During lunch time the restaurant offers two or three course lunches. The price for a two course lunch is 2800 HUF and for three courses the price is 3500 HUF. No drinks are included, so you should add 500-1000 HUF to the bill, and then the service fee, which they automatically add to the bill as you get it. Therefore a lunch for one person here with three courses will normally end up somewhere between 4500-5000 HUF (of course depending on how much you drink).

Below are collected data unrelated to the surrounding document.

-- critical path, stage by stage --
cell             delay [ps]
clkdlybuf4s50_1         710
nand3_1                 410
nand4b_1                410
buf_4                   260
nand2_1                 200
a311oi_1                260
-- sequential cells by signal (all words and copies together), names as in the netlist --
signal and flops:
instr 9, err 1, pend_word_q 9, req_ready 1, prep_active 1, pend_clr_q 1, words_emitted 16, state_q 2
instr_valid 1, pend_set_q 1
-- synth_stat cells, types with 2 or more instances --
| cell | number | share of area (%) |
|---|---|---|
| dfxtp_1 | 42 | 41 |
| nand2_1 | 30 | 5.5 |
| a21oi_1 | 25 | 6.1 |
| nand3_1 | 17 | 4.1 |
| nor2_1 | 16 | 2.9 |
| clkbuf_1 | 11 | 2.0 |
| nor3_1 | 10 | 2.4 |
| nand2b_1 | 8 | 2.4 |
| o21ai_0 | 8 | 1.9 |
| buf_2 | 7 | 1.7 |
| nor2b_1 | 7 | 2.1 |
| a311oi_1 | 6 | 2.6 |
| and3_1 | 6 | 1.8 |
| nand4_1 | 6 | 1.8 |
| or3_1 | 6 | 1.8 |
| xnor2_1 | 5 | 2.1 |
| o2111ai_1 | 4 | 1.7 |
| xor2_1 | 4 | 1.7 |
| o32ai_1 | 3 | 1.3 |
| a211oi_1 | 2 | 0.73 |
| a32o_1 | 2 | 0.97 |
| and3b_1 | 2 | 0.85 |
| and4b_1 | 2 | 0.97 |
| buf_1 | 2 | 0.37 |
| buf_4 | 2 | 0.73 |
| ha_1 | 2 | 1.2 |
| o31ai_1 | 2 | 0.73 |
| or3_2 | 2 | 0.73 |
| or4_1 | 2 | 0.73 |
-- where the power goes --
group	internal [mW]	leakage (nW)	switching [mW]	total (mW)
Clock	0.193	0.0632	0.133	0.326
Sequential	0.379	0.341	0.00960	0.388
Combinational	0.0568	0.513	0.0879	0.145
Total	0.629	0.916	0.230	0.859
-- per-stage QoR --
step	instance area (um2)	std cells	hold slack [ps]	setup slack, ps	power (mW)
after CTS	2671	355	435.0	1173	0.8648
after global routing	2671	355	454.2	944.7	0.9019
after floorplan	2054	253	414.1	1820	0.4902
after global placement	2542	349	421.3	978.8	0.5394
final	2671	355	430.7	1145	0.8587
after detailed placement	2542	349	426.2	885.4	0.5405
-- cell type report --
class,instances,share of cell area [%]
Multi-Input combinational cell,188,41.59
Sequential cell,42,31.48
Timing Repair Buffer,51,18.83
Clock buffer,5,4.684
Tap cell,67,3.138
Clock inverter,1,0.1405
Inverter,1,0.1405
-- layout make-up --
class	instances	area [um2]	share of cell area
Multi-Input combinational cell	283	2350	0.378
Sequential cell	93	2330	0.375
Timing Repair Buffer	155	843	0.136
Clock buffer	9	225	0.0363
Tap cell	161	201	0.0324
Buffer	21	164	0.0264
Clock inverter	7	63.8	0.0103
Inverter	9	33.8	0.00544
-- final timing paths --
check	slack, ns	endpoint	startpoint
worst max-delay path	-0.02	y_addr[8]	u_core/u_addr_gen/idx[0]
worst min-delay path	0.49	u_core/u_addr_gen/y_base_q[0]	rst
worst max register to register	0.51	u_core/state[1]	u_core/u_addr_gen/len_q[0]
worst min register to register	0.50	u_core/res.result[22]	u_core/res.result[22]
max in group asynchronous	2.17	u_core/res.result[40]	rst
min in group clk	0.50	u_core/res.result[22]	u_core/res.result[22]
[src/rtl/rx_shift_buffer.sv]
// rtl/rx_shift_buffer.sv - LSB-first serial-to-parallel receive shifter with holding register.
// Optional even-parity frame bit enabled by defining RX_PARITY_CHECK_EN.
module rx_shift_buffer #(
    parameter int WIDTH = 32,
    localparam int CW = $clog2(WIDTH + 1)
) (
    input  logic             clk,
    input  logic             rst,
    input  logic             shift,
    input  logic             data_in,
    input  logic             clear,
    input  logic             rd_en,
    output logic [WIDTH-1:0] rx_data,
    output logic             rx_valid,
    output logic [CW-1:0]    bit_count,
    output logic             overrun,
    output logic             parity_err
);

`ifdef RX_PARITY_CHECK_EN
    localparam int SW = WIDTH;
`else
    // The final data bit goes straight from data_in into rx_data, so only
    // WIDTH-1 bits ever need to be stored.
    localparam int SW = WIDTH - 1;
`endif

    localparam logic [CW-1:0] LAST_DATA = CW'(WIDTH - 1);

    typedef enum logic [1:0] {
        IDLE,
        RECV,
        PARITY
    } state_t;

    state_t            state, state_next;
    logic [SW-1:0]     sreg, sreg_next;
    logic [WIDTH-1:0]  word;
    logic              complete;
    logic              holding_free;

    assign holding_free = !rx_valid || rd_en;

    always_comb begin
        state_next = state;
        complete   = 1'b0;
`ifdef RX_PARITY_CHECK_EN
        sreg_next  = {data_in, sreg[WIDTH-1:1]};
        word       = sreg;
`else
        word       = {data_in, sreg};
        sreg_next  = word[WIDTH-1:1];
`endif
        case (state)
            IDLE: begin
                if (shift) state_next = RECV;
            end
            RECV: begin
                if (shift && bit_count == LAST_DATA) begin
`ifdef RX_PARITY_CHECK_EN
                    state_next = PARITY;
`else
                    state_next = IDLE;
                    complete   = 1'b1;
`endif
                end
            end
            PARITY: begin
                if (shift) begin
                    state_next = IDLE;
                    complete   = 1'b1;
                end
            end
            default: state_next = IDLE;
        endcase
        if (clear) begin
            state_next = IDLE;
            complete   = 1'b0;
        end
    end

    always_ff @(posedge clk or posedge rst) begin
        if (rst) begin
            state     <= IDLE;
            sreg      <= '0;
            rx_data   <= '0;
            rx_valid  <= 1'b0;
            bit_count <= '0;
            overrun   <= 1'b0;
`ifdef RX_PARITY_CHECK_EN
            parity_err <= 1'b0;
`endif
        end else begin
            state <= state_next;
            if (clear) begin
                sreg      <= '0;
                bit_count <= '0;
                overrun   <= 1'b0;
                rx_valid  <= 1'b0;
            end else begin
                if (shift) begin
                    bit_count <= complete ? '0 : bit_count + 1'b1;
                    // The parity strobe is consumed without disturbing the stored word.
                    if (state != PARITY) sreg <= sreg_next;
                end
                if (complete) begin
                    if (holding_free) begin
                        rx_data  <= word;
                        rx_valid <= 1'b1;
`ifdef RX_PARITY_CHECK_EN
                        parity_err <= ^sreg ^ data_in;
`endif
                    end else begin
                        overrun <= 1'b1;
                    end
                end else if (rd_en && rx_valid) begin
                    rx_valid <= 1'b0;
                end
            end
        end
    end

`ifndef RX_PARITY_CHECK_EN
    assign parity_err = 1'b0;
`endif

endmodule

[config.mk]
export PLATFORM = sky130hd
export DESIGN_NAME = rx_shift_buffer
export DESIGN_NICKNAME = d
export VERILOG_FILES = /design/src/rtl/rx_shift_buffer.sv
export SDC_FILE = /design/constraint.sdc
export NUM_CORES = 1
export LEC_CHECK = 0
export ABC_AREA = 1
export ABC_CLOCK_PERIOD_IN_PS = 5700
export CORE_MARGIN = 2
export CORE_UTILIZATION = 57
export DETAILED_ROUTE_END_ITERATION = 8
export HOLD_SLACK_MARGIN = 0.02
export PLACE_DENSITY = 0.92
export SLEW_MARGIN = 20
export SYNTH_ARGS = -nofsm -noshare
export SYNTH_HDL_FRONTEND = slang
export SYNTH_SLANG_ARGS = --single-unit
[constraint.sdc]
create_clock -name clk -period 5.7 [get_ports clk]
set_clock_uncertainty 0.1 [all_clocks]
set_input_delay 0.855 -clock clk [delete_from_list [all_inputs] [get_ports clk]]
set_output_delay 0.855 -clock clk [all_outputs]
set_load 0.02 [all_outputs]
---- Word-level counts from Yosys, hierarchy flattened ----
Index checks and enable logic that the tools add are counted.
storage, ports and cells
  register bits ........................... 73
  bits of input ports ..................... 6
  output and inout port bits .............. 41
operators by class
  add/subtract/negate cells ............... 1
  equality and inequality tests ........... 9
  multiplexer cells ....................... 22
  bitwise operators ....................... 1
  reductions and logical operators ........ 14
operator list
  kind                                                                     count
  31-bit 2-to-1 mux                                                        3
  6-bit 2-to-1 mux                                                         3
  1-bit 2-to-1 mux                                                         10
  3-bit inequality test, second input constant                             3
  2-bit 2-to-1 mux                                                         4
  6-bit by 1-bit adder with 6-bit output, second input constant            1
  6-bit by 5-bit == test with 1-bit output, second input constant          1
  2-bit case mux with 3 select lines                                       1
  2-bit AND reduction                                                      3
  3-bit AND reduction                                                      2
  2-bit nonzero test                                                       3
  2-bit inequality test, second input constant                             2
  3-bit by 2-bit inequality test with 1-bit output, second input constant  1
  3-bit nonzero test                                                       1
  2-bit by 1-bit == test with 1-bit output, second input constant          1
  2-bit == test, second input constant                                     1
  1-bit logical AND                                                        2
  2-bit zero test                                                          1
  1-bit case mux with 2 select lines                                       1
  1-bit zero test                                                          1
  1-bit logical OR                                                         1
  1-bit inverter                                                           1

---- Depth between registers and ports, before layout ----
Gate-level depths: netlist (run 1).
  depth in word-level cells ............... 8
  depth in mapped cells ................... 8
  mapped depth without buffers ............ 7

---- Worst setup path after synthesis (run 1) ----
Ideal clock, no wire load.
  path kind ............................... input to register
  start ................................... input shift
  end ..................................... register rx_data[22]
  arrival time ............................ 1573 ps
  required time ........................... 5482 ps
  setup slack ............................. 3909 ps
  cell stages on the path ................. 7
  path through ............................ buf_4 -> nand2_2 -> nor2_4 -> nand4_4 -> buf_6 -> nand2_1 -> nand2_1
between the ends
  cells in the longest elaborated chain, start to end .. 5
RTL lines
  what                                  RTL line  source
  from (decl)                           9         input logic shift,
  1-bit logical AND                     59        if (shift && bit_count == LAST_DATA) begin
  1-bit 2-to-1 mux                      59
  1-bit case mux with 2 select lines *  54        case (state)
  1-bit 2-to-1 mux *                    76        if (clear) begin
  3-bit AND reduction (no line) *       -
  to (signal assigned)                  108       rx_data <= word;
  to (decl)                             13        output logic [WIDTH-1:0] rx_data,
Every way passes the cells marked *; elsewhere a longest branch is shown, timed or not.
A chain may end at the register's enable or synchronous reset.

---- Final worst setup path (run 1) ----
  start ................................... input clear
  end ..................................... register sreg[25]
between the ends
  cells in the longest elaborated chain, start to end .. 2
RTL lines
  what                           RTL line  source
  from (decl)                    11        input logic clear,
  2-bit nonzero test (no line)   -
  2-bit AND reduction (no line)  -
  to (signal assigned)           104       if (state != PARITY) sreg <= sreg_next;
  to (decl)                      37        logic [SW-1:0] sreg, sreg_next;
Parallel ways exist; a longest one is shown, timed or not.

I (Budablogger) am not so much of a gourmet, so therefore I was curious to see how I would like the food in the restaurant. If it gets to advanced and with to many strange spices and ingredients, I often miss the traditional Hungarian courses. But, today something happened, as I enjoyed all the three courses, and also the „free” courses given along the way. The first course was a soup (Parsnip velouté) which was tasting completely different from most soups I have ever tasted in Hungary, but it was interesting and delicious. The main course (Pink perch with buckwheat pasta) was made from fish with buckwheat pasta, and even though it felt strange at the start, I enjoyed it so much that as all the fish was gone, I took what was left of bread from the table and started to put it into the sauce left from the main course to enjoy them together.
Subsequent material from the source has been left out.